Filter these records by the string "area", copying each line that holds it.

TASK DATA: Begin

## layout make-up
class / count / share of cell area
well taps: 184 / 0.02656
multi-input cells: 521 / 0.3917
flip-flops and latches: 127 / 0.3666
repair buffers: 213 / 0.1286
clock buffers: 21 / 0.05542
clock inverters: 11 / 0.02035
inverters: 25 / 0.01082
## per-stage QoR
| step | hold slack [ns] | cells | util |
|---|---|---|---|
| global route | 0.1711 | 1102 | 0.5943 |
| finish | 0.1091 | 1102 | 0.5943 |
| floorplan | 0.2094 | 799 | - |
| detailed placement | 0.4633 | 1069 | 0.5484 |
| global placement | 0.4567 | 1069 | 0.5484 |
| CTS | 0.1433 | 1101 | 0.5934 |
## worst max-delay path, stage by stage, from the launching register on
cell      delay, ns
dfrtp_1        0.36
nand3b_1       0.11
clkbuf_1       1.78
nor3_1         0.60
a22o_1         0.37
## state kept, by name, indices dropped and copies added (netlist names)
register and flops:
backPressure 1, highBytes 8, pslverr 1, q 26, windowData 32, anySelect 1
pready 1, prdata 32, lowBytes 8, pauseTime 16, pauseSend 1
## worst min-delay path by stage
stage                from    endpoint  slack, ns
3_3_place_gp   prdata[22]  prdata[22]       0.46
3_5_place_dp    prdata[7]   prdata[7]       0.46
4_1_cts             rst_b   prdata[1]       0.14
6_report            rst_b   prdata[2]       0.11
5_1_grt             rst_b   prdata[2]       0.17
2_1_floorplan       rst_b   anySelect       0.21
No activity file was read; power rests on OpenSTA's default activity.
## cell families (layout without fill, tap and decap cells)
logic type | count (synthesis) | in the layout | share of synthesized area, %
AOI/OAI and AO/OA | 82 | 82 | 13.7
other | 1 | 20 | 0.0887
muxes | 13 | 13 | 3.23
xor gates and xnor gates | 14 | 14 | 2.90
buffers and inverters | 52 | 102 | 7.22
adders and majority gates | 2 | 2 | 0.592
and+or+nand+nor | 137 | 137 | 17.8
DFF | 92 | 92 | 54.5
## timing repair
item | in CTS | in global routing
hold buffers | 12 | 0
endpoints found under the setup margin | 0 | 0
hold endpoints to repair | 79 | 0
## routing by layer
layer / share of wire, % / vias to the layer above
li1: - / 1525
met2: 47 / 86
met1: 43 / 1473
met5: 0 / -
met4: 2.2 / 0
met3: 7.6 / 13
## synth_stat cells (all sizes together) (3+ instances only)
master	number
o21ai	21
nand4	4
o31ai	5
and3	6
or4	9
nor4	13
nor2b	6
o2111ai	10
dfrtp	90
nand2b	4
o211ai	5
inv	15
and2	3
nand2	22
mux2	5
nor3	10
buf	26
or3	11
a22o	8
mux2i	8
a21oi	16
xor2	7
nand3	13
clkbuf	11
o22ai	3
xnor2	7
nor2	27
<file path="src/include/tbt_pkg.sv">
// Purpose: Shared constants for the 10 Mb/s twisted-pair link timer block.
// Assumes: mclk runs at 250 MHz; one bit time on the wire is 100 ns.
// Notes: Times keep their printed figure; cycle counts are derived here.
// Function
// (RQ1) Line drive starts 3.5 bit times after the sampling transmit clock edge.
// (RQ2) End of packet holds line high nominally 300 ns, at least 250 ns.
// (RQ3) Carrier sense rises within 1000 ns of receive activity, typically 630 ns.
// (RQ4) Receive data valid rises 10 bit times after the first preamble bit.
// (RQ5) Received data reaches the MAC 8 bit times after the wire.
// (RQ6) Carrier sense falls within 1.0 us after receive activity ends.
// (RQ7) Collision heartbeat of 1000 ns starts 1200 ns after transmission ends.
// (RQ8) Jabber starts after 85 ms of transmission, ends after 500 ms.
// (RQ9) Idle link sends 100 ns normal link pulses every 16 ms.
// (RQ10) Burst pulses are 100 ns; clocks 125 us apart, ones 62 us after.
// (RQ11) Pulse bursts last 2 ms and start 16 ms apart.
// (RQ12) Loopback raises receive data valid within 2 us of first rising edge.
// (RQ13) MAC updates on rising transmit clock; device samples on falling edge. Serial mode samples on the rising edge instead.
// (RQ14) Jabber silences the transmitter until the deactivation interval ends.
package tbt_pkg;
   localparam int CLK_MHZ = 250;
   localparam int BIT_NS = 100;
   // Tenths of a bit so that 3.5 stays exact
   localparam int TX_START_BITS_X10 = 35;
   localparam int TX_START_CYC =
      (TX_START_BITS_X10 * BIT_NS * CLK_MHZ + 9999) / 10000;
   localparam int EOP_NS = 300;
   localparam int EOP_MIN_NS = 250;
   localparam int EOP_CYC = EOP_NS * CLK_MHZ / 1000;
   localparam int CRS_ON_NS = 630;
   localparam int CRS_ON_MAX_NS = 1000;
   localparam int CRS_ON_CYC = CRS_ON_NS * CLK_MHZ / 1000;
   localparam int RXDV_BITS = 10;
   localparam int RXDV_CYC = RXDV_BITS * BIT_NS * CLK_MHZ / 1000;
   localparam int RXD_BITS = 8;
   localparam int RXD_CYC = RXD_BITS * BIT_NS * CLK_MHZ / 1000;
   // Tenths of a microsecond so that 1.0 stays exact
   localparam int CRS_OFF_US_X10 = 10;
   localparam int CRS_OFF_CYC = CRS_OFF_US_X10 * CLK_MHZ / 10;
   localparam int HB_DELAY_NS = 1200;
   localparam int HB_DELAY_CYC = HB_DELAY_NS * CLK_MHZ / 1000;
   localparam int HB_WIDTH_NS = 1000;
   localparam int HB_WIDTH_CYC = HB_WIDTH_NS * CLK_MHZ / 1000;
   localparam int PULSE_NS = 100;
   localparam int PULSE_CYC = PULSE_NS * CLK_MHZ / 1000;
   localparam int LOOP_MAX_US = 2;
   localparam int LOOP_MAX_CYC = LOOP_MAX_US * CLK_MHZ;
   localparam int JAB_ON_MS = 85;
   localparam int JAB_OFF_MS = 500;
   localparam int NLP_MS = 16;
   localparam int FLP_CLK_US = 125;
   localparam int FLP_DATA_US = 62;
   localparam int FLP_BURST_MS = 2;
   localparam int FLP_PERIOD_MS = 16;
   localparam int JAB_ON_CYC = JAB_ON_MS * CLK_MHZ * 1000;
   localparam int JAB_OFF_CYC = JAB_OFF_MS * CLK_MHZ * 1000;
   localparam int NLP_CYC = NLP_MS * CLK_MHZ * 1000;
   localparam int FLP_CLK_CYC = FLP_CLK_US * CLK_MHZ;
   localparam int FLP_DATA_CYC = FLP_DATA_US * CLK_MHZ;
   localparam int FLP_BURST_CYC = FLP_BURST_MS * CLK_MHZ * 1000;
   localparam int FLP_PERIOD_CYC = FLP_PERIOD_MS * CLK_MHZ * 1000;
   // Counter widths and link code word size
   localparam int LONG_W = 27;
   localparam int SHORT_W = 10;
   localparam int FLP_BITS = 16;
   localparam int FLP_IDX_W = 4;

   // Transmit path states
   typedef enum logic [3:0] {
      TBT_TX_IDLE = 4'b0001,
      TBT_TX_DATA = 4'b0010,
      TBT_TX_EOP = 4'b0100,
      TBT_TX_JAB = 4'b1000
   } tbt_tx_state_e;
endpackage

</file>
<file path="src/rtl/tbt_delay_line.sv">
// Purpose: Fixed-latency pipeline for wire and MAC bit streams.
// Assumes: DEPTH is at least 2.
// Notes: Output comes straight from the last flip-flop stage.
`timescale 1ns/1ns
module tbt_delay_line #(
   parameter int DEPTH = 8,
   parameter int WIDTH = 1
) (
   // Clock and reset
   input wire logic mclk,
   input wire logic rst,
   // Stream
   input wire logic [WIDTH-1:0] din,
   output logic [WIDTH-1:0] dout
);
   logic [WIDTH-1:0] stage [DEPTH];
   logic [WIDTH-1:0] next_stage [DEPTH];

   // Shift by one stage every clock
   always_comb begin
      next_stage[0] = din;
      for (int i = 1; i < DEPTH; i++) begin
         next_stage[i] = stage[i-1];
      end
   end

   // Registers clear so no stale bits leak out after reset
   always_ff @(posedge mclk) begin
      for (int i = 0; i < DEPTH; i++) begin
         stage[i] <= rst ? '0 : next_stage[i];
      end
   end

   assign dout = stage[DEPTH-1];
endmodule // tbt_delay_line

</file>
<file path="src/rtl/tbt_link_timers.sv">
// Purpose: 10 Mb/s transmit, receive, heartbeat, jabber and link pulse timing.
// Assumes: All inputs are synchronous to mclk; tx_clk is sampled as a level.
// Notes: Line side is a single drive-enable plus level; squelch is external.
`timescale 1ns/1ns
module tbt_link_timers #(
   parameter int JAB_ON_CYC = tbt_pkg::JAB_ON_CYC,
   parameter int JAB_OFF_CYC = tbt_pkg::JAB_OFF_CYC,
   parameter int NLP_CYC = tbt_pkg::NLP_CYC,
   parameter int FLP_CLK_CYC = tbt_pkg::FLP_CLK_CYC,
   parameter int FLP_DATA_CYC = tbt_pkg::FLP_DATA_CYC,
   parameter int FLP_BURST_CYC = tbt_pkg::FLP_BURST_CYC,
   parameter int FLP_PERIOD_CYC = tbt_pkg::FLP_PERIOD_CYC
) (
   // Clock and reset
   input wire logic mclk,
   input wire logic rst,
   // MAC transmit side
   input wire logic tx_clk,
   input wire logic tx_en,
   input wire logic tx_data,
   // Mode straps
   input wire logic serial_mode,
   input wire logic loopback,
   input wire logic autoneg_en,
   input wire logic [tbt_pkg::FLP_BITS-1:0] link_word,
   // Wire receive side
   input wire logic rx_activity,
   input wire logic rx_line_data,
   // MAC receive side
   output logic crs,
   output logic rx_dv,
   output logic rxd,
   output logic collision_indication,
   output logic jabber,
   // Wire transmit side
   output logic line_oe,
   output logic line_out
);
   localparam int LW = tbt_pkg::LONG_W;
   localparam int SW = tbt_pkg::SHORT_W;
   localparam int XW = tbt_pkg::FLP_IDX_W;

   // Transmit clock edge detect and MAC sampling
   logic tx_clk_q, smp_en, smp_data, lb_act;
   logic next_smp_en, next_smp_data, next_lb_act;
   logic clk_rise, clk_fall, smp_edge;

   assign clk_rise = tx_clk & ~tx_clk_q;
   assign clk_fall = ~tx_clk & tx_clk_q;
   // Nibble mode samples on the fall, serial mode on the rise
   assign smp_edge = serial_mode ? clk_rise : clk_fall; // see (RQ13) (RQ1)

   always_comb begin
      next_smp_en = smp_edge ? tx_en : smp_en; // see (RQ13)
      next_smp_data = smp_edge ? tx_data : smp_data;
      // Loopback start counts from a rising edge, as the MAC sees it
      next_lb_act = clk_rise ? tx_en : lb_act; // see (RQ12)
   end

   always_ff @(posedge mclk) begin
      if (rst) begin
         tx_clk_q <= 1'h0;
         smp_en <= 1'h0;
         smp_data <= 1'h0;
         lb_act <= 1'h0;
      end else begin
         tx_clk_q <= tx_clk;
         smp_en <= next_smp_en;
         smp_data <= next_smp_data;
         lb_act <= next_lb_act;
      end
   end

   // Start-of-packet latency: sampled stream delayed before the line
   logic dly_en, dly_data;

   tbt_delay_line #(
      .DEPTH(tbt_pkg::TX_START_CYC),
      .WIDTH(2)
   ) u_tx_delay (
      .mclk(mclk),
      .rst(rst),
      .din({smp_en, smp_data}),
      .dout({dly_en, dly_data}) // see (RQ1)
   );

   // Transmit state machine with end-of-packet hold and jabber
   tbt_pkg::tbt_tx_state_e tx_state, next_tx_state;
   logic [SW-1:0] tx_cnt, next_tx_cnt;
   logic [LW-1:0] jab_cnt, next_jab_cnt;
   logic tx_end;

   always_comb begin
      next_tx_state = tx_state;
      next_tx_cnt = tx_cnt;
      next_jab_cnt = jab_cnt;
      tx_end = 1'h0;
      unique case (tx_state)
         tbt_pkg::TBT_TX_IDLE: begin
            next_jab_cnt = '0;
            if (dly_en) begin
               next_tx_state = tbt_pkg::TBT_TX_DATA;
            end
         end
         tbt_pkg::TBT_TX_DATA: begin
            next_jab_cnt = jab_cnt + LW'(1);
            if (jab_cnt == LW'(JAB_ON_CYC - 1)) begin
               // Runaway transmitter: cut the line and start the hold-off
               next_tx_state = tbt_pkg::TBT_TX_JAB; // see (RQ8) (RQ14)
               next_jab_cnt = '0;
               tx_end = 1'h1;
            end else if (!dly_en) begin
               next_tx_state = tbt_pkg::TBT_TX_EOP; // see (RQ2)
               next_tx_cnt = '0;
               tx_end = 1'h1;
            end
         end
         tbt_pkg::TBT_TX_EOP: begin
            next_tx_cnt = tx_cnt + SW'(1);
            // The hold does not depend on the last data bit
            if (tx_cnt == SW'(tbt_pkg::EOP_CYC - 1)) begin
               next_tx_state = tbt_pkg::TBT_TX_IDLE; // see (RQ2)
            end
         end
         tbt_pkg::TBT_TX_JAB: begin
            next_jab_cnt = jab_cnt + LW'(1);
            // Only the full deactivation interval releases the line
            if (jab_cnt == LW'(JAB_OFF_CYC - 1)) begin
               next_tx_state = tbt_pkg::TBT_TX_IDLE; // see (RQ8) (RQ14)
               next_jab_cnt = '0;
            end
         end
         default: begin
            next_tx_state = tbt_pkg::TBT_TX_IDLE;
         end
      endcase
   end

   always_ff @(posedge mclk) begin
      if (rst) begin
         tx_state <= tbt_pkg::TBT_TX_IDLE;
         tx_cnt <= '0;
         jab_cnt <= '0;
      end else begin
         tx_state <= next_tx_state;
         tx_cnt <= next_tx_cnt;
         jab_cnt <= next_jab_cnt;
      end
   end

   // Heartbeat: a fixed window after each transmission ends
   logic hb_run, next_hb_run;
   logic [SW-1:0] hb_cnt, next_hb_cnt;
   logic next_coll;

   always_comb begin
      next_hb_run = hb_run;
      next_hb_cnt = hb_cnt;
      if (tx_end) begin
         next_hb_run = 1'h1; // see (RQ7)
         next_hb_cnt = '0;
      end else if (hb_run) begin
         next_hb_cnt = hb_cnt + SW'(1);
         if (hb_cnt ==
             SW'(tbt_pkg::HB_DELAY_CYC + tbt_pkg::HB_WIDTH_CYC - 1)) begin
            next_hb_run = 1'h0;
         end
      end
      next_coll = next_hb_run &&
                  next_hb_cnt >= SW'(tbt_pkg::HB_DELAY_CYC); // see (RQ7)
   end

   always_ff @(posedge mclk) begin
      if (rst) begin
         hb_run <= 1'h0;
         hb_cnt <= '0;
         collision_indication <= 1'h0;
      end else begin
         hb_run <= next_hb_run;
         hb_cnt <= next_hb_cnt;
         collision_indication <= next_coll;
      end
   end

   // Link pulses while idle: normal pulses or negotiation bursts
   logic [LW-1:0] lp_cnt, next_lp_cnt;
   logic [LW-1:0] sl_cnt, next_sl_cnt;
   logic [XW-1:0] fl_idx, next_fl_idx;
   logic lp_pulse, in_burst, sl_wrap;

   always_comb begin
      next_lp_cnt = lp_cnt + LW'(1);
      next_sl_cnt = sl_cnt + LW'(1);
      next_fl_idx = fl_idx;
      sl_wrap = sl_cnt == LW'(FLP_CLK_CYC - 1);
      in_burst = lp_cnt < LW'(FLP_BURST_CYC); // see (RQ11)
      if (autoneg_en) begin
         if (lp_cnt == LW'(FLP_PERIOD_CYC - 1)) begin
            next_lp_cnt = '0; // see (RQ11)
         end
      end else if (lp_cnt == LW'(NLP_CYC - 1)) begin
         next_lp_cnt = '0; // see (RQ9)
      end
      if (next_lp_cnt == '0) begin
         next_sl_cnt = '0;
         next_fl_idx = '0;
      end else if (sl_wrap) begin
         next_sl_cnt = '0; // see (RQ10)
         next_fl_idx = fl_idx + XW'(1);
      end
      if (autoneg_en) begin
         // Clock pulse opens each slot; a one adds a mid-slot data pulse
         lp_pulse = in_burst &&
                    (sl_cnt < LW'(tbt_pkg::PULSE_CYC) ||
                     (link_word[fl_idx] &&
                      sl_cnt >= LW'(FLP_DATA_CYC) &&
                      sl_cnt < LW'(FLP_DATA_CYC + tbt_pkg::PULSE_CYC)));
      end else begin
         lp_pulse = lp_cnt < LW'(tbt_pkg::PULSE_CYC); // see (RQ9)
      end
   end

   always_ff @(posedge mclk) begin
      if (rst) begin
         lp_cnt <= '0;
         sl_cnt <= '0;
         fl_idx <= '0;
      end else begin
         lp_cnt <= next_lp_cnt;
         sl_cnt <= next_sl_cnt;
         fl_idx <= next_fl_idx;
      end
   end

   // Line driver: data, end hold, link pulses; silent in jabber
   logic next_line_oe, next_line_out, next_jabber;

   always_comb begin
      next_line_oe = 1'h0;
      next_line_out = 1'h0;
      next_jabber = next_tx_state == tbt_pkg::TBT_TX_JAB; // see (RQ8)
      // Internal loopback keeps the wire quiet
      if (!loopback) begin
         unique case (next_tx_state)
            tbt_pkg::TBT_TX_DATA: begin
               next_line_oe = 1'h1;
               next_line_out = dly_data; // see (RQ1)
            end
            tbt_pkg::TBT_TX_EOP: begin
               next_line_oe = 1'h1;
               next_line_out = 1'h1; // see (RQ2)
            end
            tbt_pkg::TBT_TX_JAB: begin
               next_line_oe = 1'h0; // see (RQ14)
            end
            tbt_pkg::TBT_TX_IDLE: begin
               next_line_oe = lp_pulse; // see (RQ9) (RQ10)
               next_line_out = lp_pulse;
            end
            default: begin
               next_line_oe = 1'h0;
            end
         endcase
      end
   end

   always_ff @(posedge mclk) begin
      if (rst) begin
         line_oe <= 1'h0;
         line_out <= 1'h0;
         jabber <= 1'h0;
      end else begin
         line_oe <= next_line_oe;
         line_out <= next_line_out;
         jabber <= next_jabber;
      end
   end

   // Receive: carrier sense and data valid timing from activity
   logic act, dat;
   logic [SW-1:0] on_cnt, next_on_cnt, off_cnt, next_off_cnt;
   logic next_crs, next_rx_dv;

   assign act = loopback ? lb_act : rx_activity;
   assign dat = loopback ? smp_data : rx_line_data;

   always_comb begin
      next_on_cnt = on_cnt;
      next_off_cnt = off_cnt;
      next_crs = crs;
      next_rx_dv = rx_dv;
      if (act) begin
         next_off_cnt = '0;
         // Counter saturates once data valid is reached
         if (on_cnt != SW'(tbt_pkg::RXDV_CYC)) begin
            next_on_cnt = on_cnt + SW'(1);
         end
         if (on_cnt == SW'(tbt_pkg::CRS_ON_CYC - 1)) begin
            next_crs = 1'h1; // see (RQ3)
         end
         if (on_cnt == SW'(tbt_pkg::RXDV_CYC - 1)) begin
            next_rx_dv = 1'h1; // see (RQ4) (RQ12)
         end
      end else if (on_cnt != '0) begin
         // Short gaps inside a frame do not drop carrier
         next_off_cnt = off_cnt + SW'(1);
         if (off_cnt == SW'(tbt_pkg::CRS_OFF_CYC - 1)) begin
            next_crs = 1'h0; // see (RQ6)
            next_rx_dv = 1'h0;
            next_on_cnt = '0;
            next_off_cnt = '0;
         end
      end
   end

   always_ff @(posedge mclk) begin
      if (rst) begin
         on_cnt <= '0;
         off_cnt <= '0;
         crs <= 1'h0;
         rx_dv <= 1'h0;
      end else begin
         on_cnt <= next_on_cnt;
         off_cnt <= next_off_cnt;
         crs <= next_crs;
         rx_dv <= next_rx_dv;
      end
   end

   // Receive data latency to the MAC
   tbt_delay_line #(
      .DEPTH(tbt_pkg::RXD_CYC),
      .WIDTH(1)
   ) u_rx_delay (
      .mclk(mclk),
      .rst(rst),
      .din(dat),
      .dout(rxd) // see (RQ5)
   );
endmodule // tbt_link_timers

</file>
===== src/rtl/oag_defs.svh =====
// Constants for the operand address generator
`ifndef OAG_DEFS_SVH
`define OAG_DEFS_SVH
// Opcode upper nibble values selecting the operand mode
`define MODE_FULL_ADDR     4'hC
`define MODE_PTR_NO_OFS    4'hF
`define MODE_PTR_BYTE_OFS  4'hE
`define MODE_PTR_NO_OFS_RMW  4'h7
`define MODE_PTR_BYTE_OFS_RMW 4'h6
// Instruction lengths in bytes
`define LEN_FULL_ADDR      3'h3
`define LEN_PTR_NO_OFS     3'h1
`define LEN_PTR_BYTE_OFS   3'h2
// Reset values
`define ADDR_RESET         16'h0000
`define PC_RESET           16'h0000
`define BYTE_ZERO          8'h00
`define OP_RESET           4'h0
// Zero bits above the carry of a byte-offset address
`define CARRY_PAD          7'h00
`endif


===== src/rtl/oag_pkg.sv =====
// Types shared by the operand address generator files
package oag_pkg;
  typedef enum logic [1:0] {
    full_address_mode,
    pointer_no_offset_mode,
    pointer_byte_offset_mode,
    unsupported_mode
  } operand_mode_e;
  typedef enum {
    st_idle,
    st_fetch1,
    st_fetch2
  } fetch_state_e;
endpackage


===== src/rtl/mode_decode.sv =====
// Opcode to operand mode decoder
`timescale 1ns/10ps
`include "oag_defs.svh"
module mode_decode
  import oag_pkg::*;
(
  input  wire logic [7:0]    opcode,
  output operand_mode_e      mode,
  output logic [3:0]         operation,
  output logic [2:0]         length
);
  // Upper nibble picks the mode, lower nibble the operation
  always_comb begin
    operation = opcode[3:0];
    case (opcode[7:4])
      `MODE_FULL_ADDR: begin
        mode   = full_address_mode;
        length = `LEN_FULL_ADDR;
      end
      `MODE_PTR_NO_OFS, `MODE_PTR_NO_OFS_RMW: begin
        mode   = pointer_no_offset_mode;
        length = `LEN_PTR_NO_OFS;
      end
      `MODE_PTR_BYTE_OFS, `MODE_PTR_BYTE_OFS_RMW: begin
        mode   = pointer_byte_offset_mode;
        length = `LEN_PTR_BYTE_OFS;
      end
      default: begin
        mode   = unsupported_mode;
        length = `LEN_PTR_NO_OFS;
      end
    endcase
  end
endmodule


===== src/rtl/operand_address_generator.sv =====
// Effective operand address generation for three addressing modes
//
// Function
// - Full-address mode: byte at PC+1 is high half, PC+2 low half.
// - Full-address instruction is three bytes, reaches all memory, PC advances three.
// - Pointer no-offset: low half is pointer, high half forced zero.
// - Pointer no-offset operands stay within the lowest 256 locations.
// - Pointer no-offset instruction is one byte; PC advances one.
// - Byte-offset mode adds pointer and next byte; PC advances two.
// - Byte-offset: low half is 8-bit sum, high half only the carry.
`timescale 1ns/10ps
`include "oag_defs.svh"
module operand_address_generator
  import oag_pkg::*;
(
  input  wire logic        clock,
  input  wire logic        rst,
  input  wire logic        start,
  input  wire logic [7:0]  code_byte,
  input  wire logic [7:0]  pointer,
  output logic             busy_q,
  output logic             done_q,
  output logic             bad_mode_q,
  output logic [7:0]       addr_high_q,
  output logic [7:0]       addr_low_q,
  output logic [3:0]       operation_q,
  output logic [1:0]       mode_q,
  output logic [15:0]      pc_q
);
  // ==========================================================
  // Constants
  // ==========================================================
  // Reset image of the address bus, split into its halves
  localparam logic [15:0] ADDR_INIT = `ADDR_RESET;
  localparam logic [7:0]  HIGH_INIT = ADDR_INIT[15:8];
  localparam logic [7:0]  LOW_INIT  = ADDR_INIT[7:0];
  // Operation field after reset
  localparam logic [3:0]  OP_INIT   = `OP_RESET;
  // Zero bits above the carry in a byte-offset address
  localparam logic [6:0]  CARRY_PAD = `CARRY_PAD;

  // A zero length would leave the program counter on the opcode
  if (`LEN_FULL_ADDR == 3'h0 || `LEN_PTR_NO_OFS == 3'h0 ||
      `LEN_PTR_BYTE_OFS == 3'h0) begin : g_len_check
    $error("instruction length of zero");
  end

  // ==========================================================
  // Decode
  // ==========================================================
  operand_mode_e dec_mode;
  logic [3:0]    dec_op;
  logic [2:0]    dec_len;
  mode_decode u_dec (
    .opcode    (code_byte),
    .mode      (dec_mode),
    .operation (dec_op),
    .length    (dec_len)
  );

  // ==========================================================
  // Sequencer
  // ==========================================================
  // Fetch progress and what the opcode asked for
  fetch_state_e  state_q, state_d;
  operand_mode_e cur_mode_q, cur_mode_d;
  logic [7:0]    first_q, first_d;
  logic          busy_d;
  logic          done_d;
  logic          bad_d;
  logic          accept;
  logic          finish_ofs;
  logic          finish_full;

  // Only an idle start is taken; starts during a fetch are dropped
  assign accept = start && (state_q == st_idle);

  // Byte-offset address completes on the first operand byte
  assign finish_ofs  = (state_q == st_fetch1) &&
                       (cur_mode_q == pointer_byte_offset_mode);
  // Full address completes on the second operand byte
  assign finish_full = (state_q == st_fetch2);

  // Opcode at PC, then PC+1 and PC+2 one a cycle; pointer held throughout
  always_comb begin
    state_d    = state_q;
    cur_mode_d = cur_mode_q;
    first_d    = first_q;
    busy_d     = busy_q;
    done_d     = 1'h0;
    bad_d      = bad_mode_q;
    case (state_q)
      st_idle: begin
        if (accept) begin
          cur_mode_d = dec_mode;
          bad_d      = 1'h0;
          case (dec_mode)
            pointer_no_offset_mode: begin
              done_d = 1'h1;
            end
            unsupported_mode: begin
              bad_d  = 1'h1; // Not ours: flag and skip one byte
              done_d = 1'h1;
            end
            default: begin
              busy_d  = 1'h1;
              state_d = st_fetch1;
            end
          endcase
        end
      end
      st_fetch1: begin
        if (finish_ofs) begin
          done_d  = 1'h1;
          busy_d  = 1'h0;
          state_d = st_idle;
        end else begin
          first_d = code_byte;
          state_d = st_fetch2;
        end
      end
      st_fetch2: begin
        done_d  = 1'h1;
        busy_d  = 1'h0;
        state_d = st_idle;
      end
      default: begin
        state_d = st_idle;
        busy_d  = 1'h0;
      end
    endcase
  end

  // Sequencer registers
  always_ff @(posedge clock) begin
    if (rst) begin
      state_q    <= st_idle;
      cur_mode_q <= full_address_mode;
      first_q    <= `BYTE_ZERO;
      busy_q     <= 1'h0;
      done_q     <= 1'h0;
      bad_mode_q <= 1'h0;
    end else begin
      state_q    <= state_d;
      cur_mode_q <= cur_mode_d;
      first_q    <= first_d;
      busy_q     <= busy_d;
      done_q     <= done_d;
      bad_mode_q <= bad_d;
    end
  end

  // ==========================================================
  // Effective operand address
  // ==========================================================
  // Next address halves and the offset sum
  logic [7:0] hi_d;
  logic [7:0] lo_d;
  logic [8:0] ofs_sum;

  // Nine-bit sum keeps the carry for the high half
  assign ofs_sum = {1'h0, pointer} + {1'h0, code_byte};

  // Halves load together so the bus never shows a half update
  always_comb begin
    hi_d = addr_high_q;
    lo_d = addr_low_q;
    if (accept && dec_mode == pointer_no_offset_mode) begin
      hi_d = `BYTE_ZERO;
      lo_d = pointer;
    end else if (finish_ofs) begin
      hi_d = {CARRY_PAD, ofs_sum[8]};
      lo_d = ofs_sum[7:0];
    end else if (finish_full) begin
      hi_d = first_q;
      lo_d = code_byte;
    end
  end

  // Address registers; unsupported opcodes leave them alone
  always_ff @(posedge clock) begin
    if (rst) begin
      addr_high_q <= HIGH_INIT;
      addr_low_q  <= LOW_INIT;
    end else begin
      addr_high_q <= hi_d;
      addr_low_q  <= lo_d;
    end
  end

  // ==========================================================
  // Program counter and operation
  // ==========================================================
  // Next program counter and operation field
  logic [15:0] pc_d;
  logic [3:0]  op_d;

  // Advanced at acceptance, not at the end of the fetch
  always_comb begin
    pc_d = pc_q;
    op_d = operation_q;
    if (accept) begin
      pc_d = pc_q + 16'(dec_len);
      op_d = dec_op;
    end
  end

  // Program counter registers
  always_ff @(posedge clock) begin
    if (rst) begin
      pc_q        <= `PC_RESET;
      operation_q <= OP_INIT;
    end else begin
      pc_q        <= pc_d;
      operation_q <= op_d;
    end
  end

  // Mode of the last accepted opcode, for the execute stage
  assign mode_q = cur_mode_q;
endmodule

TASK DATA: End

_ANSWER TO THIS TASK_
class / count / share of cell area
logic type | count (synthesis) | in the layout | share of synthesized area, %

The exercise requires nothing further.